デザインは、イラストは、世の中に溢れていて、私に見てくれと迫ってくる。私はそれらを、必死に目をつぶって避け続けた。たぶんそれは嫉妬からだったんだろう。意味のないことに、人生に必要のないことに、こんなにも多くの人たちが、たくさんの才能を発揮している。
その日、私は母と二人でデパートに行った。父の誕生日のプレゼントを買うためだった。用事を済ませて歩いていると、催事場で若手芸術家の展覧会が開かれているという案内を見つけた。無料ということもあり「ちょっとのぞいてみましょうよ」と母が言い出した。
私はその言葉に、少しの緊張を覚えた。
「素敵な絵ね。とっても繊細に描かれている」
母はこの展覧会で一番大きな絵を眺めていた。母が絵画に興味を持つことに私は驚いたが、とても陳腐な感想を口にしていてホッとした。
この絵はまず大きなキャンバスを大胆に使ったスケール感の大きさに魅せられる。鮮やかな原色を広く配置し、その中で戯化された人物たちが表情と姿勢で意思を交わし合って、見る人にメッセージを届けている。もちろん私個人の感想だ。

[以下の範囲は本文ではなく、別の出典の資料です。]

--- src/rtl/cap_sense_scanner.sv ---
// Nine-channel capacitive touch scanner: charges all pads, times each pad's decay,
// thresholds the decay count and debounces the result over consecutive scans.
module cap_sense_scanner #(
    parameter int unsigned CHARGE_CYCLES = 16,
    parameter int unsigned TIMEOUT       = 255,
    parameter int unsigned THRESHOLD     = 40,
    parameter int unsigned DEBOUNCE      = 3
) (
    input  logic       clock,
    input  logic       reset,
    input  logic       enable,
    input  logic [8:0] capacitive_sensors_in,
    output logic       capacitive_sensors_out,
    output logic [8:0] touched,
    output logic [8:0] touch_event,
    output logic       scan_done
);

    localparam logic [7:0] CHG_LAST = 8'(CHARGE_CYCLES - 1);
    localparam logic [7:0] TO_LAST  = 8'(TIMEOUT - 1);
    localparam logic [7:0] TO_VAL   = 8'(TIMEOUT);
    localparam logic [7:0] THR      = 8'(THRESHOLD);
    localparam logic [1:0] DEB      = 2'(DEBOUNCE);

    typedef enum logic [1:0] {IDLE, CHARGE, MEASURE, EVALUATE} state_t;

    state_t     r_state;
    logic [8:0] r_sync1;
    logic [8:0] r_sync2;
    logic [7:0] r_cnt;
    logic [8:0] r_latched;
    logic [7:0] r_decay [9];
    logic [1:0] r_agree [9];

    logic [8:0] w_hit;
    logic [8:0] w_raw;
    logic [8:0] w_touched_nx;
    logic [8:0] w_rise;
    logic [1:0] w_agree_nx [9];

    // A channel latches in the first MEASURE cycle its synchronized level reads low.
    always_comb begin
        for (int unsigned i = 0; i < 9; i++) begin
            w_hit[i] = (r_state == MEASURE) && !r_latched[i] && !r_sync2[i];
        end
    end

    always_comb begin
        for (int unsigned i = 0; i < 9; i++) begin
            w_raw[i]        = (r_decay[i] >= THR);
            w_touched_nx[i] = touched[i];
            w_rise[i]       = 1'b0;
            w_agree_nx[i]   = '0;
            if (w_raw[i] != touched[i]) begin
                if (r_agree[i] + 2'd1 == DEB) begin
                    w_touched_nx[i] = w_raw[i];
                    w_rise[i]       = w_raw[i];
                end else begin
                    w_agree_nx[i] = r_agree[i] + 2'd1;
                end
            end
        end
    end

    always_ff @(posedge clock or posedge reset) begin
        if (reset) begin
            r_state                <= IDLE;
            r_sync1                <= '0;
            r_sync2                <= '0;
            r_cnt                  <= '0;
            r_latched              <= '0;
            r_decay                <= '{default: '0};
            r_agree                <= '{default: '0};
            capacitive_sensors_out <= 1'b0;
            touched                <= '0;
            touch_event            <= '0;
            scan_done              <= 1'b0;
        end else begin
            r_sync1     <= capacitive_sensors_in;
            r_sync2     <= r_sync1;
            touch_event <= '0;
            scan_done   <= 1'b0;
            case (r_state)
                IDLE: begin
                    capacitive_sensors_out <= 1'b0;
                    r_cnt                  <= '0;
                    if (enable) begin
                        r_state                <= CHARGE;
                        capacitive_sensors_out <= 1'b1;
                    end
                end
                CHARGE: begin
                    if (r_cnt == CHG_LAST) begin
                        r_state                <= MEASURE;
                        capacitive_sensors_out <= 1'b0;
                        r_cnt                  <= '0;
                        r_latched              <= '0;
                    end else begin
                        r_cnt <= r_cnt + 8'd1;
                    end
                end
                MEASURE: begin
                    for (int unsigned i = 0; i < 9; i++) begin
                        if (w_hit[i]) begin
                            r_decay[i]   <= r_cnt;
                            r_latched[i] <= 1'b1;
                        end else if (!r_latched[i] && r_cnt == TO_LAST) begin
                            r_decay[i]   <= TO_VAL;
                            r_latched[i] <= 1'b1;
                        end
                    end
                    if (((r_latched | w_hit) == '1) || r_cnt == TO_LAST) begin
                        r_state <= EVALUATE;
                    end else begin
                        r_cnt <= r_cnt + 8'd1;
                    end
                end
                EVALUATE: begin
                    touched     <= w_touched_nx;
                    r_agree     <= w_agree_nx;
                    touch_event <= w_rise;
                    scan_done   <= 1'b1;
                    r_cnt       <= '0;
                    if (enable) begin
                        r_state                <= CHARGE;
                        capacitive_sensors_out <= 1'b1;
                    end else begin
                        r_state <= IDLE;
                    end
                end
                default: r_state <= IDLE;
            endcase
        end
    end

endmodule
--- config.mk ---
export PLATFORM = sky130hd
export DESIGN_NAME = cap_sense_scanner
export DESIGN_NICKNAME = d
export VERILOG_FILES = /design/src/rtl/cap_sense_scanner.sv
export SDC_FILE = /design/constraint.sdc
export NUM_CORES = 1
export LEC_CHECK = 0
export ABC_CLOCK_PERIOD_IN_PS = 4210
export BUFFER_PORTS_ARGS = -buffer_cell sky130_fd_sc_hd__buf_2
export CAP_MARGIN = 0
export CORE_UTILIZATION = 45
export CTS_CLUSTER_DIAMETER = 150
export CTS_CLUSTER_SIZE = 24
export DETAILED_ROUTE_END_ITERATION = 8
export GPL_ROUTABILITY_DRIVEN = 0
export PLACE_DENSITY = 0.66
export RECOVER_POWER = 100
export SKIP_LAST_GASP = 1
export SYNTH_ARGS = -nofsm -noshare
export SYNTH_HDL_FRONTEND = slang
export SYNTH_SLANG_ARGS = --single-unit
--- constraint.sdc ---
create_clock -name clock -period 4.21 [get_ports clock]
set_input_delay 0.842 -clock clock [delete_from_list [all_inputs] [get_ports clock]]
set_output_delay 0.842 -clock clock [all_outputs]
set_load 0.05 [all_outputs]
Word-level counts from Yosys, hierarchy flattened
Cells that the tools add are included.
{ "totals": {"out_inout_bits": 20, "elab_cells": 277, "input_bits": 12, "register_bits": 147} }
{ "op_classes": {"muxes": 88, "magnitude_cmp": 9, "reduce_logical": 88, "n_eq_ne": 38, "addsub": 10, "bitwise_logic": 1} }
{ "op_table": {"columns": ["cell", "n"], "rows": [
  ["two-way mux 8 bit", 20],
  [">= comparator 8 x 6 -> 1 bit (second input constant)", 9],
  ["AND reduction 3 bit", 20],
  ["two-way mux 2 bit", 21],
  ["two-way mux 1 bit", 41],
  ["logical AND 1 bit", 27],
  ["!= test 3 x 2 -> 1 bit (second input constant)", 9],
  ["one-hot mux 8 bit (3 select lines)", 1],
  ["== test 2 bit (second input constant)", 11],
  ["nonzero test 2 bit", 10],
  ["adder 2 x 1 -> 2 bit (second input constant)", 9],
  ["logical NOT 1 bit", 18],
  ["two-way mux 9 bit", 2],
  ["one-hot mux 9 bit (2 select lines)", 1],
  ["AND reduction 2 bit", 9],
  ["== test 9 bit (second input constant)", 1],
  ["!= test 1 bit", 9],
  ["bitwise OR 9 bit", 1],
  ["adder 8 x 1 -> 8 bit (second input constant)", 1],
  ["== test 8 x 4 -> 1 bit (second input constant)", 1],
  ["== test 8 bit (second input constant)", 1],
  ["!= test 2 bit (second input constant)", 4],
  ["one-hot mux 2 bit (4 select lines)", 1],
  ["one-hot mux 1 bit (3 select lines)", 1],
  ["other kinds (6)", 6]
]} }

Longest topological paths before layout
{ "depth": {"word_depth": 8, "depth_mapped": 10, "mapped_depth_nobuf": 7} }

Worst setup path before layout
No wires, ideal clock.
{ "synth_path": {"kind": "flip-flop to flip-flop", "start": "register r_state[0]", "end": "register r_cnt[1]", "t_arrival_ns": 1.958, "slack_ns": 2.127, "period_less_slack_ns": 2.083, "stages_incl_launch_ff": 9, "required_time_ns": 4.085, "cell_sequence": "dfrtp_1 -> inv_1 -> ha_1 -> buf_4 -> and2b_1 -> o22ai_2 -> nor4_4 -> a21boi_4 -> mux2_4"} }
{ "synth_between": {"elab_chain_cells": 7, "word_cells_on_any_way": 28, "classes_between": "eq/ne: 5; mux: 1; bitwise: 1; reduce/logical: 21"} }
{ "synth_lines": {"columns": ["element", "line", "rtl"], "rows": [
  ["from (decl)", "27", "state_t r_state;"],
  ["from (signal assigned)", "67", "r_state <= IDLE;"],
  ["from (signal assigned)", "88", "r_state <= CHARGE;"],
  ["from (signal assigned)", "94", "r_state <= MEASURE;"],
  ["== test 2 bit", "44, 83", null],
  ["logical AND 1 bit (2 in series)", "44", "w_hit[i] = (r_state == MEASURE) && !r_latched[i] && !r_sync2[i];"],
  ["bitwise OR 9 bit", "112", "if (((r_latched | w_hit) == '1) || r_cnt == TO_LAST) begin"],
  ["== test 9 bit", "112", null],
  ["logical OR 1 bit", "112", null],
  ["!= test 2 bit (no line)", null, null],
  ["to (signal assigned)", "99", "r_cnt <= r_cnt + 8'd1;"],
  ["to (signal assigned)", "115", "r_cnt <= r_cnt + 8'd1;"],
  ["to (decl)", "30", "logic [7:0] r_cnt;"]
]} }
Several ways; a longest one is shown, not always the timed one.
A chain may end at the register's enable or synchronous reset.

Final worst setup path
{ "layout_path": {"start": "register r_state[0]", "end": "register r_cnt[0]"} }
The elaborated chain is that of the path after synthesis.

==> results.json <==
{
  "status": "finished with violations",
  "violations": "capacitance limit, slew limit",
  "synth_cells": 464,
  "fin_nets": 505,
  "synthTopCellsByArea": "dfrtp_1 57%, o22a_1 7.5%, nand2_1 2.8%",
  "fin_crit_sh_pct": 75.26,
  "slowest_stage": "ha_1",
  "synth_warnings": 0,
  "drt_iter0_drc": 238,
  "globalRouteOverflowTotal": 0,
  "synth-edff-count": 0,
  "synth_top_area_share_pct": 57.18,
  "dieArea_um2": 12110,
  "max-cap-violations": 1,
  "wl_per_cell_um": 15.78,
  "ys_seq_area_share_pct": 57.18,
  "internal-power_mw": 3.239,
  "final-seq-area_um2": 3003,
  "grt_use_total_pct": 18.32,
  "start_util_pct": 45.99,
  "relSlewSlack_pct": -86.92,
  "hold_path_class": "flip-flop to flip-flop",
  "rsz0062_at_grt": "no",
  "crit_fanout": 32,
  "total_power_mw": 4.957,
  "synth_nets": 485,
  "place.port_buffers": 31,
  "dr.pass1.iters": 4,
  "syn2layout_area_growth_pct": 14.11,
  "drive_above_1_share_pct": 14.20,
  "finClkSkew_ns": 0.007979,
  "synth_top_area_cell": "dfrtp_1",
  "cts_tree": "built",
  "p_leak_nw": 2.662,
  "setup_ws_ns": 1.042,
  "pre_cts_ws_ns": 1.379,
  "crit_path_start_kind": "flip-flop",
  "dpl.hpwl_mm": 6.546,
  "numCtsBuffers": 17,
  "antennaDiodeCount": 0,
  "setup_viol": 0,
  "critPathArrivalTime_ns": 3.46,
  "drt_drc_violations_left": 0,
  "cts-root-buf": "clkbuf_16",
  "final_area_um2": 5992,
  "peakVddDrop_uv": 418.1,
  "tns_ns": 0,
  "post-route-min-period_ns": 3.168,
  "core_area_um2": 11420,
  "syn_avg_cell_area_um2": 11.32,
  "combPwrFrac_pct": 33.4,
  "p_per_area_nw_per_um2": 827.3,
  "worst_pin_slew_ns": 2.788,
  "pwr-share-seq_pct": 37.5,
  "yosys_register_bits": 120,
  "first_global_vias": 3318,
  "finalHoldViolCount": 0,
  "setup.worst_path.class": "flip-flop to flip-flop",
  "clock.fmax_mhz": 315.6,
  "drtAntennaViolNets": 0,
  "end_kind": "flip-flop",
  "final_common_cell": "dfrtp_1",
  "switchingPower_mw": 1.718,
  "grt_max_degree": 67,
  "wl_mm": 10.03,
  "switching_share_pct": 34.66,
  "die_h_um": 110.0,
  "pin_count": 32,
  "path_cells": "inv_1, ha_1, nor2b_1, o22ai_1, nor4_4, a21boi_0, mux2_4",
  "grt_pass1_wl_mm": 16.46,
  "antenna_found_initial": 0,
  "final_cell_mix": "120 x dfrtp_1, 45 x o22a_1, 39 x nand2_1, 26 x clkbuf_1",
  "n_fill_cell": 1000,
  "synth_cell_types": 51,
  "route.vias.total": 3455,
  "num_rows": 39,
  "synthesis.area_um2": 5251,
  "cts_hold_buf": 0,
  "die_x_um": 110.0,
  "p_clk_share_pct": 29.1,
  "htree_levels": 4,
  "dpl_cell_area_um2": 5470,
  "vias_per_cell": 5.432,
  "multi_input_area_um2": 1997,
  "post_cts_resized": 0,
  "cts_buffer_depth": 2,
  "synth_ff_type": "dfrtp_1",
  "report.final.slew_viol_count": 67,
  "cts_setup_buffers": 0,
  "clock_sinks": 120,
  "clock_latency_ns": 0.41,
  "max_stage_delay_ns": 0.77,
  "worstPathRequired_ns": 4.51,
  "path_clk_slew_ns": 0.05,
  "synthArstFlopShare_pct": 100.0
}
-- critical path, delay by kind of cell (launching register included) --
family | cells | cell delay [ns]
AOI/OAI and AO/OA | 2 | 0.58
buffers and inverters | 1 | 0.19
DFF | 1 | 0.43
muxes | 1 | 0.42
adders and majority gates | 1 | 0.77
and+or+nand+nor | 2 | 0.64
-- layout make-up --
cell class	instances	area share [%]
Multi-Input combinational cell	289	33.33
Sequential cell	120	50.11
Clock inverter	3	1.503
Inverter	21	1.336
Clock buffer	25	8.269
Tap cell	143	2.986
Timing Repair Buffer	35	2.464
-- logic make-up after synthesis --
| kind of cell | share of synthesized area [%] |
|---|---|
| xor+xnor | 1.501 |
| flops | 57.18 |
| simple gates | 15.42 |
| compound gates | 16.15 |
| buf+inv | 4.313 |
| fa+ha+maj | 2.144 |
| mux | 3.288 |
-- flip-flops by register name, summed over array words and instances, names as in the netlist --
name                    count
r_sync2                     9
touch_event                 9
r_decay                    45
r_latched                   9
scan_done                   1
capacitive_sensors_out      1
r_state                     2
r_agree                    18
r_cnt                       8
r_sync1                     9
touched                     9
-- per-layer routing --
metal	share of wire (%)	vias to the layer above	global-route usage (%)
li1	-	1657	-
met5	0	-	0
met2	45	64	27.32
met1	49	1722	25.18
met4	1.4	0	7.143
met3	4.4	12	5.291
-- power by group through the flow --
stage	sequential [mW]	clock [mW]	combinational, mW
3_5_place_dp	1.87	0	1.69
5_1_grt	1.92	1.52	1.84
2_1_floorplan	2.02	0	1.20
6_report	1.86	1.44	1.65
3_3_place_gp	1.84	0	1.62
4_1_cts	1.85	1.47	1.70
-- cell usage after synthesis, drive strengths merged (4+ instances only) --
library cell	count
nand2b	17
nor3b	9
nor2	22
dfrtp	120
mux2	12
ha	9
xor2	9
o211ai	4
nand2	39
or3b	7
and3b	9
o22a	45
nand3	6
and3	4
inv	21
o21ai	23
nor2b	7
or2	8
a21oi	14
o22ai	13
buf	17
clkbuf	17
-- through the flow --
step           hold slack, ns  utilization [%]  std cells
2_1_floorplan          0.3312                -        464
3_3_place_gp           0.3315            47.91        608
4_1_cts                0.3463            53.04        636
5_1_grt                0.3557            52.48        636
6_report               0.3432            52.48        636
3_5_place_dp           0.3347            47.91        608
-- worst paths after layout --
| path | from | cells past startpoint | slack [ns] | to |
|---|---|---|---|---|
| worst max-delay path | r_state[0]$_DFFE_PP0P_ | 7 | 1.04 | r_cnt[0]$_DFFE_PP0P_ |
| worst min-delay path | r_sync1[2]$_DFF_PP0_ | 0 | 0.34 | r_sync2[2]$_DFF_PP0_ |
| worst max register to register | r_state[0]$_DFFE_PP0P_ | 7 | 1.04 | r_cnt[0]$_DFFE_PP0P_ |
| worst min register to register | r_sync1[2]$_DFF_PP0_ | 0 | 0.34 | r_sync2[2]$_DFF_PP0_ |
| max in group asynchronous | reset | 3 | 1.30 | r_agree[9]$_DFFE_PP0P_ |
| min in group asynchronous | reset | 2 | 1.21 | touched[3]$_DFFE_PP0P_ |
(Power assumes the default switching activity.)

…私は絵を避ける日々を送っていながらこんなことがわかるのか。
「でもきっと、この絵を描けても食べていけないんでしょうね」
私は大きく目を見開いて母を見た。その表情をしっかりと見て、その真意を確かめたいと思った。私は脳の裏側が溶けていくのを感じた。こんな人に私は、こんな人に人生を…。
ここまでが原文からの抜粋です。